ZPIC Audit: How to Defend Against Extrapolated Overpayment Results

by admin on November 13, 2017 No comments

zpic overpaymentBy: Matt Fischer

Since the implementation of the ZPIC audit and RAC audit programs, healthcare providers and suppliers have experienced increased scrutiny in the pursuit of overpayments and fraud.  Medicare’s most vital tool in its progressive search is the use of statistical sampling.  In theory, statistical sampling offers a reliable and low cost approach to addressing large volumes of claims.  However, this process gives the government a huge advantage as it places a heavy assumption on a large number of claims without actual review of the claims.  Thus, it is important for providers and suppliers to understand the process and know how to challenge such studies in order to minimize potential repayment obligations and retain their revenue.

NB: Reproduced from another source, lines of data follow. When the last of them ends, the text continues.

File: config.mk
export PLATFORM = sky130hd
export DESIGN_NAME = button_bank_flat
export DESIGN_NICKNAME = d
export VERILOG_FILES = /design/src/rtl/button_bank_if.sv /design/src/rtl/button_bank.sv /design/src/flat_wrapper.sv
export SDC_FILE = /design/constraint.sdc
export NUM_CORES = 1
export LEC_CHECK = 0
export CORE_MARGIN = 2
export CORE_UTILIZATION = 40
export CTS_BUF_LIST = sky130_fd_sc_hd__clkbuf_8
export CTS_CLUSTER_DIAMETER = 60
export CTS_CLUSTER_SIZE = 40
export DETAILED_ROUTE_END_ITERATION = 8
export GPL_TIMING_DRIVEN = 0
export PLACE_DENSITY = 0.66
export SETUP_SLACK_MARGIN = 0.4
export SKIP_LAST_GASP = 1
export SYNTH_ARGS = -nofsm -noshare
export SYNTH_HDL_FRONTEND = slang
export SYNTH_SLANG_ARGS = --single-unit
File: constraint.sdc
create_clock -name clk -period 8.6 [get_ports clk]
set_clock_uncertainty 0.15 [all_clocks]
set_input_delay 1.29 -clock clk [delete_from_list [all_inputs] [get_ports clk]]
set_output_delay 1.29 -clock clk [all_outputs]
set_load 0.1 [all_outputs]
File: src/rtl/button_bank_if.sv
// Front-panel button bank signal group.
// The _i / _o suffixes are named from the debouncer's point of view.
interface button_bank_if #(
    parameter int CHANNELS = 4
);
    logic [CHANNELS-1:0] button_i;      // raw asynchronous pins
    logic [CHANNELS-1:0] clear_i;       // synchronous per-channel status clear
    logic [CHANNELS-1:0] pressed_o;     // debounced logical level
    logic [CHANNELS-1:0] press_o;       // one-cycle press pulse
    logic [CHANNELS-1:0] release_o;     // one-cycle release pulse
    logic [CHANNELS-1:0] long_press_o;  // one-cycle long-press pulse
    logic [CHANNELS-1:0] status_o;      // toggle latch or level

    // Board / control-register side: drives pins and clears, observes results.
    modport master (
        output button_i, clear_i,
        input  pressed_o, press_o, release_o, long_press_o, status_o
    );

    // Debouncer side.
    modport slave (
        input  button_i, clear_i,
        output pressed_o, press_o, release_o, long_press_o, status_o
    );
endinterface
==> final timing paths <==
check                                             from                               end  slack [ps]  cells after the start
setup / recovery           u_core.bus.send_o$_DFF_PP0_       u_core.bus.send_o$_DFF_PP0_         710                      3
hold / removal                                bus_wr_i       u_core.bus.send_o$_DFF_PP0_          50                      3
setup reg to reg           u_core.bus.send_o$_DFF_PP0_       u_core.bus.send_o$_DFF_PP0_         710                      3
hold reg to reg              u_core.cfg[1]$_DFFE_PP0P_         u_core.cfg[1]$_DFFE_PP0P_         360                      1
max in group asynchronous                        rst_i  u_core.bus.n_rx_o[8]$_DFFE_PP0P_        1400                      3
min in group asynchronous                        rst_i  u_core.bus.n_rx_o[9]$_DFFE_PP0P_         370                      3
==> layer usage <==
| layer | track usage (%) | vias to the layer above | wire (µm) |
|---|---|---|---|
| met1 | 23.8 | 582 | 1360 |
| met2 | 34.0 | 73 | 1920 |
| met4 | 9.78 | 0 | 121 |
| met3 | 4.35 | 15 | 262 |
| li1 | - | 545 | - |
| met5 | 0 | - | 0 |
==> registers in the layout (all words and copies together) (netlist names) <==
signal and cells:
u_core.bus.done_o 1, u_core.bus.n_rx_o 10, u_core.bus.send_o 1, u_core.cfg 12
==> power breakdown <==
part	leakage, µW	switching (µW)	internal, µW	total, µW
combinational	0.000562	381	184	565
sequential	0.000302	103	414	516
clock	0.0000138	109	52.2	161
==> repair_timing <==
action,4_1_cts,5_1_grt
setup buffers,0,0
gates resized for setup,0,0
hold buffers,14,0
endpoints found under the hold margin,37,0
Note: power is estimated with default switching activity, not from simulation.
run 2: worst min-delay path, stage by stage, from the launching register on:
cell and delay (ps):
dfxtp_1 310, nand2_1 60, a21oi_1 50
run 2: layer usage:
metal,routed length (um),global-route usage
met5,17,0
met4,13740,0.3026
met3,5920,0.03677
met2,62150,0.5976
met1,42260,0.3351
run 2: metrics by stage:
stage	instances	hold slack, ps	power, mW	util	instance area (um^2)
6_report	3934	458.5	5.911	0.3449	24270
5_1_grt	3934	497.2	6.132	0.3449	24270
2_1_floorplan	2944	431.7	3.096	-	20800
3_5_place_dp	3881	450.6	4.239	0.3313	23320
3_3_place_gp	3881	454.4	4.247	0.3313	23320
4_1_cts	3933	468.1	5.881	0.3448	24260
==> config.mk <==
export PLATFORM = sky130hd
export DESIGN_NAME = udt_ctrl_master_flat
export DESIGN_NICKNAME = d
export VERILOG_FILES = /design/src/rtl/udt_ctrl_master_if.sv /design/src/rtl/udt_ctrl_master.sv /design/src/flat_wrapper.sv
export SDC_FILE = /design/constraint.sdc
export NUM_CORES = 1
export LEC_CHECK = 0
export BUFFER_PORTS_ARGS = -buffer_cell sky130_fd_sc_hd__buf_2
export CORE_MARGIN = 5
export CORE_UTILIZATION = 48
export CTS_CLUSTER_DIAMETER = 60
export DETAILED_ROUTE_END_ITERATION = 12
export HOLD_SLACK_MARGIN = 0.05
export PLACE_DENSITY = 0.8
export SETUP_SLACK_MARGIN = 0.02
export SYNTH_ARGS = -nofsm -noshare
export SYNTH_HDL_FRONTEND = slang
export SYNTH_SLANG_ARGS = --single-unit
==> constraint.sdc <==
create_clock -name core_clk -period 5.8 [get_ports core_clk]
set_input_delay 0.29 -clock core_clk [delete_from_list [all_inputs] [get_ports core_clk]]
set_output_delay 0.29 -clock core_clk [all_outputs]
set_load 0.02 [all_outputs]
==> src/rtl/hazard_unit_mc_stall_timer.sv <==
// Parametrised down-counter FSM used for both the load-use stall and the MDU
// scoreboard. start_i loads RELOAD and captures tag_i; the timer stays busy
// until the cycle in which the count is zero, then returns idle and drops the
// tag. clear_i aborts immediately and wins over start_i.
//   clk, rst  : clock, synchronous active-high reset
//   start_i   : (re)load the counter and capture tag_i
//   clear_i   : abort to idle
//   tag_i     : value captured on start
//   busy_o    : timer running
//   last_o    : final busy cycle (count is zero)
//   tag_o     : captured tag, zero when idle
module hazard_unit_mc_stall_timer
  import hazard_unit_mc_pkg::*;
#(
  parameter int unsigned RELOAD = 0,
  parameter int unsigned CNT_W  = 4,
  parameter int unsigned TAG_W  = 5
) (
  input  logic             clk,
  input  logic             rst,
  input  logic             start_i,
  input  logic             clear_i,
  input  logic [TAG_W-1:0] tag_i,
  output logic             busy_o,
  output logic             last_o,
  output logic [TAG_W-1:0] tag_o
);

  tmr_state_t       state_q;
  logic [CNT_W-1:0] cnt_q;
  logic [TAG_W-1:0] tag_q;

  // Single-process timer FSM.
  always_ff @(posedge clk) begin
    if (rst) begin
      state_q <= T_IDLE;
      cnt_q   <= '0;
      tag_q   <= '0;
    end else if (clear_i) begin
      state_q <= T_IDLE;
      cnt_q   <= '0;
      tag_q   <= '0;
    end else if (start_i) begin
      state_q <= T_BUSY;
      cnt_q   <= CNT_W'(RELOAD);
      tag_q   <= tag_i;
    end else if (state_q == T_BUSY) begin
      if (cnt_q == '0) begin
        state_q <= T_IDLE;
        tag_q   <= '0;
      end else begin
        cnt_q <= cnt_q - CNT_W'(1);
      end
    end
  end

  assign busy_o = (state_q == T_BUSY);
  assign last_o = (state_q == T_BUSY) && (cnt_q == '0);
  assign tag_o  = tag_q;

endmodule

What is statistical sampling?

Statistical sampling draws a random sample from a universe of claims and extrapolates or projects the results of the sample to the entire universe of claims.  In other words, the Medicare contractor will select a sample of claims to review from a look back period or examination period of typically two or three years.  For this example, let’s say that the review finds a 40 percent error rate in the sample, meaning 40 percent were not found to meet Medicare requirements for payment.  In this case, a contractor will apply the 40 percent finding to the entire two years’ worth of claims and deny these claims based on the sampling results.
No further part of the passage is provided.